● **About this task**: The line that contains "- CORE_UTILIZATION: 48 -> 8" and all lines following it to the end of the data below: set these down exactly, and nothing besides.

[Given records]

==> run D: inputs <==
==> flow/design.v <==
module FDIVIDER(
    input  logic ACLK,
    input  logic RESTN,
    output logic SCLK,
    output logic TICK    
);
logic [3:0]count;
assign TICK = (count == 4'd4) && !SCLK;
always_ff@(posedge ACLK)begin
    if(!RESTN)begin
        count <= 0;
        SCLK <= 0;
    end else begin
        if(count == 4'd4)begin
            count <= 0;
            SCLK <= ~SCLK;
        end else begin
            count <= count +1;
        end
    end
end
endmodule
module FIFO_MANAGER(
    input logic Tx_full,
    input logic SS_full,
    input logic Tx_empty,
    input logic SS_empty,
    output logic FREADY_full,
    output logic FREADY_empty
);
always_comb begin : Full_empty_block
    if(Tx_full | SS_full)begin
        FREADY_full = 0;
    end else begin
        FREADY_full = 1;
    end
    if(Tx_empty | SS_empty) begin
        FREADY_empty = 0;
    end else begin
        FREADY_empty = 1;
    end
end
endmodule
module Async_Tx_FIFO #(
    parameter DATA_WIDTH = 32,
    parameter ADDR_WIDTH = 4  
)(
    input  logic [DATA_WIDTH-1:0] data_in,
    input  logic wr_en,
    input  logic rd_en,
    input  logic ACLK,    
    input  logic SCLK,    
    input  logic rst_n,
    output logic [DATA_WIDTH-1:0] data_out,
    output logic empty,
    output logic full
);
    logic [DATA_WIDTH-1:0] mem [0:(1<<ADDR_WIDTH)-1];
    logic [ADDR_WIDTH:0] wr_ptr_bin, rd_ptr_bin;
    logic [ADDR_WIDTH:0] wr_ptr_gry, rd_ptr_gry;
    logic [ADDR_WIDTH:0] wr_ptr_sync1, wr_ptr_sync2;
    logic [ADDR_WIDTH:0] rd_ptr_sync1, rd_ptr_sync2;
    always_ff @(posedge ACLK) begin
        if (!rst_n) begin
            wr_ptr_bin <= 0;
            wr_ptr_gry <= 0;
        end else if (wr_en && !full) begin
            wr_ptr_bin <= wr_ptr_bin + 1;
            wr_ptr_gry <= ((wr_ptr_bin + 1) >> 1) ^ (wr_ptr_bin + 1);
        end
    end
    always_ff @(posedge ACLK) begin
        if (rst_n && wr_en && !full)
            mem[wr_ptr_bin[ADDR_WIDTH-1:0]] <= data_in;
    end
    always_ff @(posedge ACLK) begin
        if (!rst_n) begin
            rd_ptr_bin <= 0;
            rd_ptr_gry <= 0;
            data_out   <= 0;
        end else if (SCLK && rd_en && !empty) begin
            rd_ptr_bin <= rd_ptr_bin + 1;
            rd_ptr_gry <= ((rd_ptr_bin + 1) >> 1) ^ (rd_ptr_bin + 1);
            data_out   <= mem[rd_ptr_bin[ADDR_WIDTH-1:0]];
        end
    end
    always_ff @(posedge ACLK) begin
        if (!rst_n) begin
            wr_ptr_sync1 <= 0;
            wr_ptr_sync2 <= 0;
        end else if (SCLK) begin
            wr_ptr_sync1 <= wr_ptr_gry;
            wr_ptr_sync2 <= wr_ptr_sync1;
        end
    end
    always_ff @(posedge ACLK) begin
        if (!rst_n) begin
            rd_ptr_sync1 <= 0;
            rd_ptr_sync2 <= 0;
        end else begin
            rd_ptr_sync1 <= rd_ptr_gry;
            rd_ptr_sync2 <= rd_ptr_sync1;
        end
    end
    assign empty = (wr_ptr_sync2 == rd_ptr_gry);
    assign full  = (wr_ptr_gry == {~rd_ptr_sync2[ADDR_WIDTH:ADDR_WIDTH-1], rd_ptr_sync2[ADDR_WIDTH-2:0]});
endmodule
module Async_SS_FIFO #(
    parameter DATA_WIDTH = 32,
    parameter ADDR_WIDTH = 4  
)(
    input  logic [DATA_WIDTH-1:0] data_in,
    input  logic wr_en,
    input  logic rd_en,
    input  logic ACLK,    
    input  logic SCLK,    
    input  logic rst_n,
    output logic [DATA_WIDTH-1:0] data_out,
    output logic empty,
    output logic full
);
    logic [DATA_WIDTH-1:0] mem [0:(1<<ADDR_WIDTH)-1];
    logic [ADDR_WIDTH:0] wr_ptr_bin, rd_ptr_bin;
    logic [ADDR_WIDTH:0] wr_ptr_gry, rd_ptr_gry;
    logic [ADDR_WIDTH:0] wr_ptr_sync1, wr_ptr_sync2;
    logic [ADDR_WIDTH:0] rd_ptr_sync1, rd_ptr_sync2;
    always_ff @(posedge ACLK) begin
        if (!rst_n) begin
            wr_ptr_bin <= 0;
            wr_ptr_gry <= 0;
        end else if (wr_en && !full) begin
            wr_ptr_bin <= wr_ptr_bin + 1;
            wr_ptr_gry <= ((wr_ptr_bin + 1) >> 1) ^ (wr_ptr_bin + 1);
        end
    end
    always_ff @(posedge ACLK) begin
        if (rst_n && wr_en && !full)
            mem[wr_ptr_bin[ADDR_WIDTH-1:0]] <= data_in;
    end
    always_ff @(posedge ACLK) begin
        if (!rst_n) begin
            rd_ptr_bin <= 0;
            rd_ptr_gry <= 0;
            data_out   <= 0;
        end else if (SCLK && rd_en && !empty) begin
            rd_ptr_bin <= rd_ptr_bin + 1;
            rd_ptr_gry <= ((rd_ptr_bin + 1) >> 1) ^ (rd_ptr_bin + 1);
            data_out   <= mem[rd_ptr_bin[ADDR_WIDTH-1:0]];
        end
    end
    always_ff @(posedge ACLK) begin
        if (!rst_n) begin
            wr_ptr_sync1 <= 0;
            wr_ptr_sync2 <= 0;
        end else if (SCLK) begin
            wr_ptr_sync1 <= wr_ptr_gry;
            wr_ptr_sync2 <= wr_ptr_sync1;
        end
    end
    always_ff @(posedge ACLK) begin
        if (!rst_n) begin
            rd_ptr_sync1 <= 0;
            rd_ptr_sync2 <= 0;
        end else begin
            rd_ptr_sync1 <= rd_ptr_gry;
            rd_ptr_sync2 <= rd_ptr_sync1;
        end
    end
    assign empty = (wr_ptr_sync2 == rd_ptr_gry);
    assign full  = (wr_ptr_gry == {~rd_ptr_sync2[ADDR_WIDTH:ADDR_WIDTH-1], rd_ptr_sync2[ADDR_WIDTH-2:0]});
endmodule
module AXI_SLAVE(
    input logic ACLK,
    input logic ARESETN,
    input logic [31:0]AWADDR,
    input logic AWVALID,
    output logic AWREADY,
    input logic [31:0]WDATA,
    input logic WVALID,
    output logic WREADY,
    output logic[1:0]BRESP,
    output logic BVALID,
    input logic BREADY,
    input logic FREADY_full,
    output logic wr_en,
    output logic[31:0]Tx_data_out,
    output logic[31:0]SS_data_out
);
 localparam logic [31:0] Tx_address = 32'h0;
 localparam logic [31:0] SS_address = 32'h2;
 typedef enum logic[1:0]{
    IDEAL,
    DECODE,
    EXECUTE
 } state_t;
typedef enum logic{
    START,
    OK
}phase_t;
logic ready;
logic [31:0]data_buffer_1;
logic [31:0]addr_buffr;
state_t state;
phase_t phase;
logic AWalrt;
logic Walrt;
always_ff@(posedge ACLK)begin : AXI_SLAVE
    if(!ARESETN)begin
        wr_en <= 0;
        state <= IDEAL;
        BRESP <= 2'b00;
        BVALID <= 0;
        Tx_data_out <= 0;
        SS_data_out <= 0;
    end else begin
        wr_en <= 0;
        case(state)
            IDEAL: begin
                BRESP <= 2'b00;
                if(ready) begin
                    state <= DECODE;
                end
            end
            DECODE:begin
                BRESP <= 2'b00;
                case(addr_buffr)
                    Tx_address: begin
                        Tx_data_out <= data_buffer_1;
                        BRESP <= 2'b00;
                    end
                    SS_address: begin
                        SS_data_out <= data_buffer_1;
                        BRESP <= 2'b00;
                    end
                    default: begin
                        BRESP <= 2'b10;
                    end
                endcase
                if(BVALID & BREADY) begin
                    BVALID <= 0;
                    state <= EXECUTE;
                end else begin
                    BVALID <= 1;
                end
            end
            EXECUTE:begin
                BVALID <= 0;
                wr_en <= (addr_buffr == Tx_address);  
                state <= IDEAL;
                BRESP <= 2'b00;
            end
            default: state <= IDEAL;
        endcase
    end
end
always_ff@(posedge ACLK)begin : handshake_block
    if(!ARESETN)begin
        phase <= START;
        ready <= 0;
        AWalrt <= 0;
        Walrt <= 0;
    end else begin
        case(phase)
            START:begin
                if(AWVALID & AWREADY) begin
                    AWalrt <= 1;  
                    addr_buffr <= AWADDR;
                 end
                if(WVALID & WREADY)begin
                    Walrt <= 1;     
                    data_buffer_1 <= WDATA;
                end
                if(AWalrt & Walrt) begin    
                ready <= 1; 
                phase <= OK;
                end
            end
            OK:begin
                ready <= 0;
                AWalrt <= 0;
                Walrt <= 0;
                if(BVALID & BREADY) begin  
                    phase <= START; 
                end
            end
        endcase
    end
end
always_comb begin : ready_block
    if(FREADY_full && (phase == START) && (state == IDEAL) && !wr_en)begin
        AWREADY = !AWalrt;
        WREADY = !Walrt;
    end else begin
        AWREADY = 0;
        WREADY = 0;
    end
end
endmodule
module DATA_BUFFER(
    input logic[31:0] din_1,
    input logic[31:0]din_2,
    input logic go,
    input logic ACLK,
    input logic SCLK,
    input logic ARESETN,
    input logic SRESP,
    output logic DREADY,
    output logic [33:0]dout
);
typedef enum logic[2:0]{
    IDEAL,
    WAIT_FIFO,
    FETCH,
    CONCATENATE,
    VALIDATE
} state_t;
logic [31:0] SS_buffer_1;
logic [1:0] SS_buffer_2;
state_t state;
always_ff@(posedge ACLK) begin : data_fetch_block
    if(!ARESETN)begin
        state <= IDEAL;
        DREADY <= 0;
    end else if(SCLK) begin
        case(state)
            IDEAL:begin
                DREADY <= 0;
                if(go) begin
                    state <= WAIT_FIFO;
                end
            end
            WAIT_FIFO: begin
                state <= FETCH;
            end
            FETCH:begin
                SS_buffer_1 <= din_1;
                SS_buffer_2 <= din_2[1:0];
                state <= CONCATENATE;
            end
            CONCATENATE:begin
                dout <= {SS_buffer_2,SS_buffer_1};
                state <= VALIDATE;
                DREADY <= 1;
            end
            VALIDATE:begin
                if(DREADY & SRESP)begin
                    state <= IDEAL;
                end
            end
            default: state <= IDEAL;
        endcase
    end
end
endmodule
module SPI_MASTER(
    input logic ACLK,
    input logic FSCLK,
    input logic FTICK,
    input logic ARESETN,
    input logic FREADY_empty,
    input logic DREADY,
    input logic [33:0] din,
    output logic go,
    output logic SRESP,
    output logic rd_en,
    output logic[1:0]SS,
    output logic MOSI,
    output logic SCLK,
    input logic MISO
);
typedef enum logic[2:0]{
    IDEAL,
    WAIT_FIFO,
    FETCH,
    START,
    DONE,
    VALIDATE
} state_t;
logic [5:0]count;
logic [31:0] data_buffer_3;
logic [1:0] data_buffer_4;
state_t state;
assign SCLK = (state == START && count != 6'd0) ? FSCLK : 0;
always_ff@(posedge ACLK) begin : main_FSM_block
    if(!ARESETN)begin
        state <= IDEAL;
        count <= 0;
        rd_en <= 0;
        go <= 0;
        SRESP <= 0;
        SS <= 0;
        MOSI <= 0;
    end else if(FTICK) begin
        case(state)
            IDEAL:begin
                go <= 0;
                if(FREADY_empty)begin
                    go <= 1;
                    rd_en <= 1;
                    state <= WAIT_FIFO;
                    count <= 0;
                end
            end
            WAIT_FIFO:begin
                rd_en <= 0;
                go <= 0;
                state <=FETCH;
            end
            FETCH:begin
                if(DREADY) begin
                    data_buffer_3 <= din[31:0];
                    data_buffer_4 <= din[33:32];
                    SS <= din[33:32];
                    state <= START;
                end
            end
            START:begin
                if(count == 6'd32) begin
                    state <= DONE;
                end else begin
                    if(DREADY) begin
                        MOSI <= data_buffer_3[31];
                        data_buffer_3 <= {data_buffer_3[30:0],1'b0};
                        count <= count +1;
                    end
                end
            end
            DONE: begin
                SRESP <= 1;
                state <= VALIDATE;
            end
            VALIDATE:begin
                SRESP <= 0;
                state <= IDEAL;
            end
            default: state <= IDEAL;
        endcase
    end
end
endmodule
module Module_Wrapper (
    input logic ACLK,
    input logic ARESETN,
    input  logic [31:0] AWADDR,
    input  logic AWVALID,
    output logic AWREADY,
    input  logic [31:0] WDATA,
    input  logic WVALID,
    output logic WREADY,
    output logic [1:0] BRESP,
    output logic BVALID,
    input  logic BREADY,
    output logic [1:0] SS,
    output logic MOSI,
    output logic SCLK,
    input  logic MISO
);
    logic sclk_int, sclk_tick;
    logic fready_full, fready_empty;
    logic wr_en, rd_en;
    logic [31:0] tx_data_bus, ss_data_bus;
    logic [31:0] fifo_tx_out, fifo_ss_out;
    logic [33:0] data_to_master;
    logic go, dready, sresp;
    logic tx_full, tx_empty, ss_full, ss_empty;
    FDIVIDER fdiv_inst (
        .ACLK(ACLK),
        .RESTN(ARESETN),
        .SCLK(sclk_int),
        .TICK(sclk_tick)
    );
    AXI_SLAVE axi_inst (
        .ACLK(ACLK),
        .ARESETN(ARESETN),
        .AWADDR(AWADDR), .AWVALID(AWVALID), .AWREADY(AWREADY),
        .WDATA(WDATA), .WVALID(WVALID), .WREADY(WREADY),
        .BRESP(BRESP), .BVALID(BVALID), .BREADY(BREADY),
        .FREADY_full(fready_full),
        .wr_en(wr_en),
        .Tx_data_out(tx_data_bus),
        .SS_data_out(ss_data_bus)
    );
    Async_Tx_FIFO tx_fifo_inst (
        .ACLK(ACLK),
        .SCLK(sclk_tick),
        .rst_n(ARESETN),
        .data_in(tx_data_bus),
        .wr_en(wr_en),
        .rd_en(rd_en),
        .data_out(fifo_tx_out),
        .full(tx_full),
        .empty(tx_empty)
    );
    Async_SS_FIFO ss_fifo_inst (
        .ACLK(ACLK),
        .SCLK(sclk_tick),
        .rst_n(ARESETN),
        .data_in(ss_data_bus),
        .wr_en(wr_en),
        .rd_en(rd_en),
        .data_out(fifo_ss_out),
        .full(ss_full),
        .empty(ss_empty)
    );
    FIFO_MANAGER fifo_mgmt_inst (
        .Tx_full(tx_full), .SS_full(ss_full),
        .Tx_empty(tx_empty), .SS_empty(ss_empty),
        .FREADY_full(fready_full), .FREADY_empty(fready_empty)
    );
    DATA_BUFFER dbuff_inst (
        .din_1(fifo_tx_out), .din_2(fifo_ss_out),
        .go(go), .ACLK(ACLK), .SCLK(sclk_tick), .ARESETN(ARESETN),
        .SRESP(sresp), .DREADY(dready),
        .dout(data_to_master)
    );
    SPI_MASTER master_inst (
        .ACLK(ACLK), .FSCLK(sclk_int), .FTICK(sclk_tick), .ARESETN(ARESETN),
        .FREADY_empty(fready_empty),
        .DREADY(dready), .din(data_to_master),
        .go(go), .SRESP(sresp), .rd_en(rd_en),
        .SS(SS), .MOSI(MOSI), .SCLK(SCLK), .MISO(MISO)
    );
endmodule
==> flow/run.sh <==
#!/bin/bash
# the make line also repeats each setting of config.mk as NAME=value (left out here)
make -C /OpenROAD-flow-scripts/flow DESIGN_CONFIG=/design/flow/config.mk WORK_HOME=/design/flow/orfs CLKGATE_MAP_FILE= finish
==> flow/config.mk <==
export PLATFORM = sky130hd
export DESIGN_NAME = Module_Wrapper
export DESIGN_NICKNAME = Module_Wrapper
export VERILOG_FILES = /design/flow/design.v
export SDC_FILE = /design/flow/constraint.sdc
export NUM_CORES = 4
export LEC_CHECK = 0
export CAP_MARGIN = 20
export CELL_PAD_IN_SITES_GLOBAL_PLACEMENT = 1
export CORE_MARGIN = 2
export CORE_UTILIZATION = 48
export CTS_CLUSTER_DIAMETER = 34
export GPL_ROUTABILITY_DRIVEN = 0
export GPL_TIMING_DRIVEN = 0
export MAX_ROUTING_LAYER = met4
export SLEW_MARGIN = 20
==> flow/constraint.sdc <==
create_clock -name core_clock -period 7.0 [get_ports {ACLK}]
set_input_delay 1.4000 -clock core_clock [delete_from_list [all_inputs] [get_ports {ACLK}]]
set_output_delay 1.4000 -clock core_clock [all_outputs]
set_load 0.01 [all_outputs]
==> inputs of run H, as changes to run D <==
- CELL_PAD_IN_SITES_GLOBAL_PLACEMENT: 1 -> unset
- CORE_UTILIZATION: 48 -> 8
- CTS_CLUSTER_DIAMETER: 34 -> unset
- GPL_ROUTABILITY_DRIVEN: 0 -> unset
- GPL_TIMING_DRIVEN: 0 -> unset
- MAX_ROUTING_LAYER: met4 -> unset
==> flow/constraint.sdc (replaced) <==
create_clock -name core_clock -period 10.8 [get_ports {ACLK}]
set_input_delay 2.1600 -clock core_clock [delete_from_list [all_inputs] [get_ports {ACLK}]]
set_output_delay 2.1600 -clock core_clock [all_outputs]
set_load 0.01 [all_outputs]
==> inputs of run F, as changes to run D <==
- CELL_PAD_IN_SITES_GLOBAL_PLACEMENT: 1 -> unset
- CORE_UTILIZATION: 48 -> 67
- CTS_CLUSTER_DIAMETER: 34 -> unset
- GPL_ROUTABILITY_DRIVEN: 0 -> unset
- GPL_TIMING_DRIVEN: 0 -> unset
- MAX_ROUTING_LAYER: met4 -> unset
- SETUP_SLACK_MARGIN: unset -> 1.41
==> flow/constraint.sdc (replaced) <==
create_clock -name core_clock -period 5.16 [get_ports {ACLK}]
set_input_delay 1.0320 -clock core_clock [delete_from_list [all_inputs] [get_ports {ACLK}]]
set_output_delay 1.0320 -clock core_clock [all_outputs]
set_load 0.01 [all_outputs]
==> notes <==
Sequential power, highest first: run F, run D, run H.
In flip-flop count, run D and run F do not differ.
Via count, lowest first: run H, run F, run D.
The lowest sequential share of layout area belongs to run H, the highest to run F.
Power and IR drop assume default switching activity.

[/Given records]

● **Output for this task**:
- CORE_UTILIZATION: 48 -> 8
- CTS_CLUSTER_DIAMETER: 34 -> unset
- GPL_ROUTABILITY_DRIVEN: 0 -> unset
- GPL_TIMING_DRIVEN: 0 -> unset
- MAX_ROUTING_LAYER: met4 -> unset
==> flow/constraint.sdc (replaced) <==
create_clock -name core_clock -period 10.8 [get_ports {ACLK}]
set_input_delay 2.1600 -clock core_clock [delete_from_list [all_inputs] [get_ports {ACLK}]]
set_output_delay 2.1600 -clock core_clock [all_outputs]
set_load 0.01 [all_outputs]
==> inputs of run F, as changes to run D <==
- CELL_PAD_IN_SITES_GLOBAL_PLACEMENT: 1 -> unset
- CORE_UTILIZATION: 48 -> 67
- CTS_CLUSTER_DIAMETER: 34 -> unset
- GPL_ROUTABILITY_DRIVEN: 0 -> unset
- GPL_TIMING_DRIVEN: 0 -> unset
- MAX_ROUTING_LAYER: met4 -> unset
- SETUP_SLACK_MARGIN: unset -> 1.41
==> flow/constraint.sdc (replaced) <==
create_clock -name core_clock -period 5.16 [get_ports {ACLK}]
set_input_delay 1.0320 -clock core_clock [delete_from_list [all_inputs] [get_ports {ACLK}]]
set_output_delay 1.0320 -clock core_clock [all_outputs]
set_load 0.01 [all_outputs]
==> notes <==
Sequential power, highest first: run F, run D, run H.
In flip-flop count, run D and run F do not differ.
Via count, lowest first: run H, run F, run D.
The lowest sequential share of layout area belongs to run H, the highest to run F.
Power and IR drop assume default switching activity.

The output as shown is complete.